* _Activity_:
Restate verbatim the span of lines below between the line with "Period: 2.43 ns" and the line with "Reg2reg start: pre[6]", including those two lines, and only that span.

***** Data for analysis *****

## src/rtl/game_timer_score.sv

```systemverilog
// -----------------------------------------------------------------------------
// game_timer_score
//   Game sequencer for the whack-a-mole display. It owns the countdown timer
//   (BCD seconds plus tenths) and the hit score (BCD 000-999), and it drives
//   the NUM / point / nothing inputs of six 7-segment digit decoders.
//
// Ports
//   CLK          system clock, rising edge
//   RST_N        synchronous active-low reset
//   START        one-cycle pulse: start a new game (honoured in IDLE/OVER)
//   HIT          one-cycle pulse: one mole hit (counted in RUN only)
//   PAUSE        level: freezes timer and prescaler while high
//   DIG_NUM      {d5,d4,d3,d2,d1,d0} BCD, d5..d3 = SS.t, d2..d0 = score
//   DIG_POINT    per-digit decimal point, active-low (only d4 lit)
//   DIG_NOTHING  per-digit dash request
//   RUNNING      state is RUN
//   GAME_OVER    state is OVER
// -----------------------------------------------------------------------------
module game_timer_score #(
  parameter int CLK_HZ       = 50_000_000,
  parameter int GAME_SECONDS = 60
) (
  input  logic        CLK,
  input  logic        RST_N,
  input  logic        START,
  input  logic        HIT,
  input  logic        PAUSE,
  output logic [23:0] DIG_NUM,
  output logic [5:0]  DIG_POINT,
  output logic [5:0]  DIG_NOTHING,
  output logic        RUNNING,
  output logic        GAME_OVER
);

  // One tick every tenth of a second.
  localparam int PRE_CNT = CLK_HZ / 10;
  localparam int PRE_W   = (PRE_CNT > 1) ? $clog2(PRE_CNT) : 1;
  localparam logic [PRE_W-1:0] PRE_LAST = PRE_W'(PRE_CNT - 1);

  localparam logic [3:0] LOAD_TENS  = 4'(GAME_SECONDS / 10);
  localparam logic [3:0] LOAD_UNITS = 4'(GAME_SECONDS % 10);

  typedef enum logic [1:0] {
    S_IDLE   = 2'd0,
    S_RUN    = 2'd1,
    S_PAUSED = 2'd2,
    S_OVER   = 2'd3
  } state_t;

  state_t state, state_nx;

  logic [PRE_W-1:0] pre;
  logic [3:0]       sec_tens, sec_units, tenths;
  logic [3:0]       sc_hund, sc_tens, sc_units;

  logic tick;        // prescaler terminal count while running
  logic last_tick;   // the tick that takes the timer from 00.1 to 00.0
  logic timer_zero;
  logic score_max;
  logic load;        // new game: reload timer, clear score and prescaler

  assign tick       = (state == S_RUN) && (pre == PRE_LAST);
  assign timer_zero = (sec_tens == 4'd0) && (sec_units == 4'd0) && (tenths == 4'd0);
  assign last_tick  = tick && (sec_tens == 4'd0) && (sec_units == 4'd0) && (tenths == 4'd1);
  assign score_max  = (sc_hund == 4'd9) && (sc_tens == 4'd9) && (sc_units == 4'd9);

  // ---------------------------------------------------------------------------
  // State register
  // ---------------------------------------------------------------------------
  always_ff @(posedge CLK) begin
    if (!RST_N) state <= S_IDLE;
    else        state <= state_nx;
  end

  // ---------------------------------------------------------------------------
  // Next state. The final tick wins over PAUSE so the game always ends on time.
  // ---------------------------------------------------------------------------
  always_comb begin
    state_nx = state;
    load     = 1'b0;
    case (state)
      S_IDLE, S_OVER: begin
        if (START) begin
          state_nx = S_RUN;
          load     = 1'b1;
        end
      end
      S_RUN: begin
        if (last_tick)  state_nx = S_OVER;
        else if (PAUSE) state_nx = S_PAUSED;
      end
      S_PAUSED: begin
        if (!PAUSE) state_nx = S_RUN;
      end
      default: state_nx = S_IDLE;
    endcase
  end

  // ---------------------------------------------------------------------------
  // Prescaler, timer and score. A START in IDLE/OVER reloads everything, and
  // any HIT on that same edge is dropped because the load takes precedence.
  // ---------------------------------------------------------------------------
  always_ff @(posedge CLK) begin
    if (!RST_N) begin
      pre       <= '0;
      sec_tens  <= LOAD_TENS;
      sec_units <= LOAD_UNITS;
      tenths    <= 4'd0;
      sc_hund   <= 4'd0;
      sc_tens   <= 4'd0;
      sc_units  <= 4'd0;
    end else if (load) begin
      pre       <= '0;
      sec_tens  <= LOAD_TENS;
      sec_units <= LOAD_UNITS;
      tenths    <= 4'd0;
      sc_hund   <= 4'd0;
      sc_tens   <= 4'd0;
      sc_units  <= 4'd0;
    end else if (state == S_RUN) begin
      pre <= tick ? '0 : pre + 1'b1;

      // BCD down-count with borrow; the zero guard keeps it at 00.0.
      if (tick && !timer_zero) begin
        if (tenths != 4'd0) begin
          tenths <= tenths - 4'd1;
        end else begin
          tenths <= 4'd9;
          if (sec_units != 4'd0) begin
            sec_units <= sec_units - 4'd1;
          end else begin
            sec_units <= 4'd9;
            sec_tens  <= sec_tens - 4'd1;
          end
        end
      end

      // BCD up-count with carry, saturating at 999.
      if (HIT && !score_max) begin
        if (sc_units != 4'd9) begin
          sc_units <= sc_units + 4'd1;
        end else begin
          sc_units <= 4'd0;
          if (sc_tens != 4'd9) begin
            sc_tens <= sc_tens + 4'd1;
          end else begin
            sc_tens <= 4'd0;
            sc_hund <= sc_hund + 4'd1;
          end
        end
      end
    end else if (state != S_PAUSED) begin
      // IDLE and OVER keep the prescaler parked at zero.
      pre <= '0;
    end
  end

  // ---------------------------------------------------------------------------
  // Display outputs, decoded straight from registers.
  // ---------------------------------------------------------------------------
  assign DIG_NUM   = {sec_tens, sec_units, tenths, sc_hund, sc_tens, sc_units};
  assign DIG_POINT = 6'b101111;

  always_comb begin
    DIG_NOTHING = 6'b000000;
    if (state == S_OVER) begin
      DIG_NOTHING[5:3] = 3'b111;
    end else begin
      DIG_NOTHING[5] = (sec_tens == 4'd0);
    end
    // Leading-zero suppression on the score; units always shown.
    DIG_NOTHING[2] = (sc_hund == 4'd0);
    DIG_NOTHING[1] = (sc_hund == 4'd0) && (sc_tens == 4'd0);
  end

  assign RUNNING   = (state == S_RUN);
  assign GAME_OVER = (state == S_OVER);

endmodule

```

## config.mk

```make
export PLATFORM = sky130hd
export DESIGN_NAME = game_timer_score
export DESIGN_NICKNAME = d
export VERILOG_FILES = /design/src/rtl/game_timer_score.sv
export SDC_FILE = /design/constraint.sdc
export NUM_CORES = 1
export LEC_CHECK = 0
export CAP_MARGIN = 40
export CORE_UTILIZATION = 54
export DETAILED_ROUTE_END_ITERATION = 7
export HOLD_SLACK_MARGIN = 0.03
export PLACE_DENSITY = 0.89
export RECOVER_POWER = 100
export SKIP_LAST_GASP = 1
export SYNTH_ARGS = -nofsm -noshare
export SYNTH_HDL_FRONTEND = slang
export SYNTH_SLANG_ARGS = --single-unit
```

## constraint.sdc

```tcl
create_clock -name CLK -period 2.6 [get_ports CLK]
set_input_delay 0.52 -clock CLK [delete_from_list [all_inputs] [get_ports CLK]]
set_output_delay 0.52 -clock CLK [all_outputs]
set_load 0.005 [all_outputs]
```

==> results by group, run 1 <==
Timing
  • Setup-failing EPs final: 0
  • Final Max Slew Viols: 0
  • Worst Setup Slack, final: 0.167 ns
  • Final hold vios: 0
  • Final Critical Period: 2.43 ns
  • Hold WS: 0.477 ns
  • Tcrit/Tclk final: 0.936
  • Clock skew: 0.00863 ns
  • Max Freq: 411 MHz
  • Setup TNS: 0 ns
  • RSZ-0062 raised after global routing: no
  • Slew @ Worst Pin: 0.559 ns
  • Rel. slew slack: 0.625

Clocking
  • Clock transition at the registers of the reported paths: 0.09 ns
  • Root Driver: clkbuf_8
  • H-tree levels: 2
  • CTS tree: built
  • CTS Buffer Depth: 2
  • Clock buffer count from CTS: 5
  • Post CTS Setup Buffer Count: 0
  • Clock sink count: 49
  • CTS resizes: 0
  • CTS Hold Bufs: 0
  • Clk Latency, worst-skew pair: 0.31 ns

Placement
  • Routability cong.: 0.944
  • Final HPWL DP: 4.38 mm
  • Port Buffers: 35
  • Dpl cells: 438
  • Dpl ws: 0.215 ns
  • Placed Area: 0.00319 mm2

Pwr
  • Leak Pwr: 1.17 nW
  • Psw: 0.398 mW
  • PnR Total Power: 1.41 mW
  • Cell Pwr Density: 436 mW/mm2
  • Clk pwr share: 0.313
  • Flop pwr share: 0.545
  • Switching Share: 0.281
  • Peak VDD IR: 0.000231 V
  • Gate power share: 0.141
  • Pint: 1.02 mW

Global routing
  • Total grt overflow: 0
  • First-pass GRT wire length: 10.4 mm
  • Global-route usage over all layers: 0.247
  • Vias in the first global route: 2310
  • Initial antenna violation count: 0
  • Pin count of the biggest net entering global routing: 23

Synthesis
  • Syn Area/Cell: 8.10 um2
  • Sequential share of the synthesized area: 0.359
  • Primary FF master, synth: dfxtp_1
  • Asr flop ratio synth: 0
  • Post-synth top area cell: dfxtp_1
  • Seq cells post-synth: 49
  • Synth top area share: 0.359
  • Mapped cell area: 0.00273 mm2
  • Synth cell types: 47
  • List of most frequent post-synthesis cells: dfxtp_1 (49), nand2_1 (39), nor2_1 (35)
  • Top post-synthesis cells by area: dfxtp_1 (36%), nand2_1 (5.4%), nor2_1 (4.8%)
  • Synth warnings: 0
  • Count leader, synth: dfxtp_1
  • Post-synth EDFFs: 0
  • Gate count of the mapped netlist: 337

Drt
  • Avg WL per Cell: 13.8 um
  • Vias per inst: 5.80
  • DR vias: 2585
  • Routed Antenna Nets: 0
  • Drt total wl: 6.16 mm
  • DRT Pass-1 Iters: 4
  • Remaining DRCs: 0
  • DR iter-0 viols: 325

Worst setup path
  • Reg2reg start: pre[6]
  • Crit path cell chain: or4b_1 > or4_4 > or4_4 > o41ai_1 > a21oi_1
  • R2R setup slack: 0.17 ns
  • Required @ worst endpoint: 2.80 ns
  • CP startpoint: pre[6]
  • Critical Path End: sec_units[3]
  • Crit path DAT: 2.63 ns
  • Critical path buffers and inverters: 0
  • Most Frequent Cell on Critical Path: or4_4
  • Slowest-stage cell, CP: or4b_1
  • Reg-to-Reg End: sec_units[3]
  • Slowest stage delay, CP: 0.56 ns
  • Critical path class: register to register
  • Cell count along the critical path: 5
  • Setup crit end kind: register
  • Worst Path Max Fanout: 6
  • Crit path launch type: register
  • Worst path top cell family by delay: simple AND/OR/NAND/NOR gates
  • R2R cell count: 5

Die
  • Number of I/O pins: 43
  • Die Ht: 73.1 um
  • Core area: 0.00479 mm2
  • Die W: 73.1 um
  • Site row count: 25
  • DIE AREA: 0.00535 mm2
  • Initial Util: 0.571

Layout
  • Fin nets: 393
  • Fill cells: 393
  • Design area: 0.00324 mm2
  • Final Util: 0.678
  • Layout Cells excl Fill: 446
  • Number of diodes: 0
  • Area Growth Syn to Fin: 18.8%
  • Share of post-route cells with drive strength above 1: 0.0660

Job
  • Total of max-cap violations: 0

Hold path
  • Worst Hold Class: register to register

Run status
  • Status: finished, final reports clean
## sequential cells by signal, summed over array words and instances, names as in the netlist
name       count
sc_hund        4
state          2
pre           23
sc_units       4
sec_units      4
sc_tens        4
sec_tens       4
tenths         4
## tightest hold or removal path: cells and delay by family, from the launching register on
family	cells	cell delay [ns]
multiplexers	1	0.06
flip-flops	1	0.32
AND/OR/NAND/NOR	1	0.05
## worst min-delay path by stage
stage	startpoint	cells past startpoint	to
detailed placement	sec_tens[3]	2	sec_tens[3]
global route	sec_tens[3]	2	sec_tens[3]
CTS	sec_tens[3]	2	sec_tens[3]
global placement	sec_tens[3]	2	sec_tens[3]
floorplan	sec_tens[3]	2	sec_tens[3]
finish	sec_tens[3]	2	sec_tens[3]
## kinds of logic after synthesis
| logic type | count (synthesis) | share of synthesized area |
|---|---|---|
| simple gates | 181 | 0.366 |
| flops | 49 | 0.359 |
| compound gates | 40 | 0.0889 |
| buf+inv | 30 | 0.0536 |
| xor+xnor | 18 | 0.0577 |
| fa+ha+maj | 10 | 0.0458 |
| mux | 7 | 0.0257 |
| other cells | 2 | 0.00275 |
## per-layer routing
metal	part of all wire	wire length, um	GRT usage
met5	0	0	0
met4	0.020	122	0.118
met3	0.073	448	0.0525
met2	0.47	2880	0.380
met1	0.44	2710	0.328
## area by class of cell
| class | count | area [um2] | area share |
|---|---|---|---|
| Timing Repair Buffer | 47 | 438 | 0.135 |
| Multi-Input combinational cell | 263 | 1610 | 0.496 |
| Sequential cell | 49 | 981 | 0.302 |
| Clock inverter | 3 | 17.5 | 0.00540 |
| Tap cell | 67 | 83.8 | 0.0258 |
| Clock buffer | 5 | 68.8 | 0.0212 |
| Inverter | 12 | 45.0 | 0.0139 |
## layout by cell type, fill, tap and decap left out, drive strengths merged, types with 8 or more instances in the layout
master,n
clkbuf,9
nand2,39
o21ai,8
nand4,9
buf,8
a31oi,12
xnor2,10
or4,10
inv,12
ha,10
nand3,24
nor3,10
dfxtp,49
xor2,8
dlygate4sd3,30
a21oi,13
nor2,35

*****
***** Data for analysis *****

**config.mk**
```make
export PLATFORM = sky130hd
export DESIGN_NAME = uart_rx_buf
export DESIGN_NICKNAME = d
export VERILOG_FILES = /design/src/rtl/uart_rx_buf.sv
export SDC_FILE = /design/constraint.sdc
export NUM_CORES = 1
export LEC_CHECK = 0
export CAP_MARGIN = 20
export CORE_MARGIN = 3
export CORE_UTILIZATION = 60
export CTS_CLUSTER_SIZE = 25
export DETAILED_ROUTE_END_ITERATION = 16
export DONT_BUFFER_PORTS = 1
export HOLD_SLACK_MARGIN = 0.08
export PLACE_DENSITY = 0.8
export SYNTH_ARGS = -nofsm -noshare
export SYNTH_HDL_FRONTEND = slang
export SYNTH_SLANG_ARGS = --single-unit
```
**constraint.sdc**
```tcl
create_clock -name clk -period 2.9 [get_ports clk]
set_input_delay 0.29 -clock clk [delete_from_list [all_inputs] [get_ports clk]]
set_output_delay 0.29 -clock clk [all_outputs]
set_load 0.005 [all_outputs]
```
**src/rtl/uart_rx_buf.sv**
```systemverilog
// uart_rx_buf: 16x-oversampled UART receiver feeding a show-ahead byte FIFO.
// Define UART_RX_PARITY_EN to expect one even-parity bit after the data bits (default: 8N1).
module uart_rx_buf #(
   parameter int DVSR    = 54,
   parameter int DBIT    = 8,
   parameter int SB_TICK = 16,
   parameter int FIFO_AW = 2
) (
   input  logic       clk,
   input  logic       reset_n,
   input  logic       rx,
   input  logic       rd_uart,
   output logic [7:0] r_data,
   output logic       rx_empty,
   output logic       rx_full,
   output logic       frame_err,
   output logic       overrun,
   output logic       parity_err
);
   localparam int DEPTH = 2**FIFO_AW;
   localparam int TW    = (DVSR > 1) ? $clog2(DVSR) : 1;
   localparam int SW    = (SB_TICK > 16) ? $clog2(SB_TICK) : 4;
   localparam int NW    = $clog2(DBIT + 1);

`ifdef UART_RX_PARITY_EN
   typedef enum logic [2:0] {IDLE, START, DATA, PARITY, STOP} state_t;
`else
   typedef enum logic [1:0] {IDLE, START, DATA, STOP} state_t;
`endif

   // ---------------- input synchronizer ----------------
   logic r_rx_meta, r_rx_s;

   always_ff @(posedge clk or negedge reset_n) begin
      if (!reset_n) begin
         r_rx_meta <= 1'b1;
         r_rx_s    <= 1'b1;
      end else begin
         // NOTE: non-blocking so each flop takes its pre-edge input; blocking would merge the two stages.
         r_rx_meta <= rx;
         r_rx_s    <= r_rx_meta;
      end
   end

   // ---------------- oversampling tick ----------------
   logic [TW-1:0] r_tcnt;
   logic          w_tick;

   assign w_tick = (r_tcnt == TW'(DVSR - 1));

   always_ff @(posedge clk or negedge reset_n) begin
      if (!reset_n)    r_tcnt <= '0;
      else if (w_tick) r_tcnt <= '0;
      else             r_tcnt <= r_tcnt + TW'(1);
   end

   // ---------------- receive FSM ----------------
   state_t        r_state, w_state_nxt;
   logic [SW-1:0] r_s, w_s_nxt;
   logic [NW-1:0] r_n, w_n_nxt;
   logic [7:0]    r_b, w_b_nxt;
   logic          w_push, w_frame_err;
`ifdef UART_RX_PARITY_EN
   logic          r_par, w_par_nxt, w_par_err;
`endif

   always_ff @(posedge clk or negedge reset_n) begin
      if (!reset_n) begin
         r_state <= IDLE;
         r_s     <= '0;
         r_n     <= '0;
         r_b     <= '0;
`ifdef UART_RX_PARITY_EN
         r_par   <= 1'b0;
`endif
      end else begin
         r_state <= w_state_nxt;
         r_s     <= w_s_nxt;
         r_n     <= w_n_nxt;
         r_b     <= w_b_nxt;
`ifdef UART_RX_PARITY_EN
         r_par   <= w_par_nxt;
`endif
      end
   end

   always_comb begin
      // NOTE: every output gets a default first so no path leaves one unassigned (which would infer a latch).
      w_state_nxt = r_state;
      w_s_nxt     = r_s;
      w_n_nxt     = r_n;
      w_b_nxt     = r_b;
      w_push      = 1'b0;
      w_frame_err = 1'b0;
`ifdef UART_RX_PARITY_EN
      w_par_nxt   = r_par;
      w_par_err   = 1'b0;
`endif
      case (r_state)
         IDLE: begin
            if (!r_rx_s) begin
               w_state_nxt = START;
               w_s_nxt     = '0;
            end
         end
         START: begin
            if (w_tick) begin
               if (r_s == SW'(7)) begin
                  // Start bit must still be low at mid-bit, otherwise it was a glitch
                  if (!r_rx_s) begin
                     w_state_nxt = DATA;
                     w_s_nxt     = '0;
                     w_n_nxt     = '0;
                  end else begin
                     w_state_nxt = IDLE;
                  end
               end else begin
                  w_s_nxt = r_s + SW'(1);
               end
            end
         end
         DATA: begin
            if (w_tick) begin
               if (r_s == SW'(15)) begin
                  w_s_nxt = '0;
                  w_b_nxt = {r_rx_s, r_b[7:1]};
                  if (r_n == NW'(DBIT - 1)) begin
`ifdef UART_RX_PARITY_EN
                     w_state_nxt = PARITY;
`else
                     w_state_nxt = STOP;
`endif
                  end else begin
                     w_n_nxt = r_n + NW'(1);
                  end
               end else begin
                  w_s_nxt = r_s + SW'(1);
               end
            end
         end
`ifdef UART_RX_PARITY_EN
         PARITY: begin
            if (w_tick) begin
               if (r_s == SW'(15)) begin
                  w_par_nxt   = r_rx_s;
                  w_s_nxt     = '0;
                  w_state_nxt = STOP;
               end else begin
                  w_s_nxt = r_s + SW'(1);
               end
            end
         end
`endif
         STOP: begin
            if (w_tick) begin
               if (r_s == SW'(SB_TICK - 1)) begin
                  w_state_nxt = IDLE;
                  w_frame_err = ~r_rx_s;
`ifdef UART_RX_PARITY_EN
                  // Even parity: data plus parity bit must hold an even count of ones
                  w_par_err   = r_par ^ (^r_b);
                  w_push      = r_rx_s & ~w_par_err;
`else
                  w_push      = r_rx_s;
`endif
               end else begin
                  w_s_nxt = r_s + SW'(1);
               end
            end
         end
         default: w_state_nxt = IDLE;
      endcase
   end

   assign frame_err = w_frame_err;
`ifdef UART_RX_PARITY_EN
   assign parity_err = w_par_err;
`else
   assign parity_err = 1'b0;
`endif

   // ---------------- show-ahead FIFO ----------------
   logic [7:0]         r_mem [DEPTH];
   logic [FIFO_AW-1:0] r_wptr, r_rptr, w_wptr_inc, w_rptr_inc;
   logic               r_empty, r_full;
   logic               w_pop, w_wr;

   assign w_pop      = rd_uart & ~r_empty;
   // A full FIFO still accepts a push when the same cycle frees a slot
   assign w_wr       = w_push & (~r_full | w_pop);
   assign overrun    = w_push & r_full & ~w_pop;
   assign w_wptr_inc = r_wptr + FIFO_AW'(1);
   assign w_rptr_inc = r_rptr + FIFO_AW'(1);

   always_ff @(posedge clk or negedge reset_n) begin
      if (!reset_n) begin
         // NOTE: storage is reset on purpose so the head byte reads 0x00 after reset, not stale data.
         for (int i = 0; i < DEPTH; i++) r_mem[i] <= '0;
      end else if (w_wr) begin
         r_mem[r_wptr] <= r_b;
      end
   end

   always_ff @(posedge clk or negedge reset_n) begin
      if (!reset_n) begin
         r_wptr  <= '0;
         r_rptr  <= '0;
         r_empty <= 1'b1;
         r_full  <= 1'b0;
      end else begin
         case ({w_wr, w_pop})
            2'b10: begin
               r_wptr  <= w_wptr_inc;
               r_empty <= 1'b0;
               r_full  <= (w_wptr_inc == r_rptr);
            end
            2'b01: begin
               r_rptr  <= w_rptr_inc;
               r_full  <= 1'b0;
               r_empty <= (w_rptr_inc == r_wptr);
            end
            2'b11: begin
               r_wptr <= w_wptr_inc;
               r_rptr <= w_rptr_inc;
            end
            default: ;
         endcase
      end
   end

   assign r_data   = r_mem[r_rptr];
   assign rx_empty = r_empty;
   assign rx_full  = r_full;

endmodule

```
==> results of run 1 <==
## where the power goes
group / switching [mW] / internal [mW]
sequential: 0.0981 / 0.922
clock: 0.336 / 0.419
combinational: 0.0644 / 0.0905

*****

* _Solution to the exercise_:
  • Final Critical Period: 2.43 ns
  • Hold WS: 0.477 ns
  • Tcrit/Tclk final: 0.936
  • Clock skew: 0.00863 ns
  • Max Freq: 411 MHz
  • Setup TNS: 0 ns
  • RSZ-0062 raised after global routing: no
  • Slew @ Worst Pin: 0.559 ns
  • Rel. slew slack: 0.625

Clocking
  • Clock transition at the registers of the reported paths: 0.09 ns
  • Root Driver: clkbuf_8
  • H-tree levels: 2
  • CTS tree: built
  • CTS Buffer Depth: 2
  • Clock buffer count from CTS: 5
  • Post CTS Setup Buffer Count: 0
  • Clock sink count: 49
  • CTS resizes: 0
  • CTS Hold Bufs: 0
  • Clk Latency, worst-skew pair: 0.31 ns

Placement
  • Routability cong.: 0.944
  • Final HPWL DP: 4.38 mm
  • Port Buffers: 35
  • Dpl cells: 438
  • Dpl ws: 0.215 ns
  • Placed Area: 0.00319 mm2

Pwr
  • Leak Pwr: 1.17 nW
  • Psw: 0.398 mW
  • PnR Total Power: 1.41 mW
  • Cell Pwr Density: 436 mW/mm2
  • Clk pwr share: 0.313
  • Flop pwr share: 0.545
  • Switching Share: 0.281
  • Peak VDD IR: 0.000231 V
  • Gate power share: 0.141
  • Pint: 1.02 mW

Global routing
  • Total grt overflow: 0
  • First-pass GRT wire length: 10.4 mm
  • Global-route usage over all layers: 0.247
  • Vias in the first global route: 2310
  • Initial antenna violation count: 0
  • Pin count of the biggest net entering global routing: 23

Synthesis
  • Syn Area/Cell: 8.10 um2
  • Sequential share of the synthesized area: 0.359
  • Primary FF master, synth: dfxtp_1
  • Asr flop ratio synth: 0
  • Post-synth top area cell: dfxtp_1
  • Seq cells post-synth: 49
  • Synth top area share: 0.359
  • Mapped cell area: 0.00273 mm2
  • Synth cell types: 47
  • List of most frequent post-synthesis cells: dfxtp_1 (49), nand2_1 (39), nor2_1 (35)
  • Top post-synthesis cells by area: dfxtp_1 (36%), nand2_1 (5.4%), nor2_1 (4.8%)
  • Synth warnings: 0
  • Count leader, synth: dfxtp_1
  • Post-synth EDFFs: 0
  • Gate count of the mapped netlist: 337

Drt
  • Avg WL per Cell: 13.8 um
  • Vias per inst: 5.80
  • DR vias: 2585
  • Routed Antenna Nets: 0
  • Drt total wl: 6.16 mm
  • DRT Pass-1 Iters: 4
  • Remaining DRCs: 0
  • DR iter-0 viols: 325

Worst setup path
  • Reg2reg start: pre[6]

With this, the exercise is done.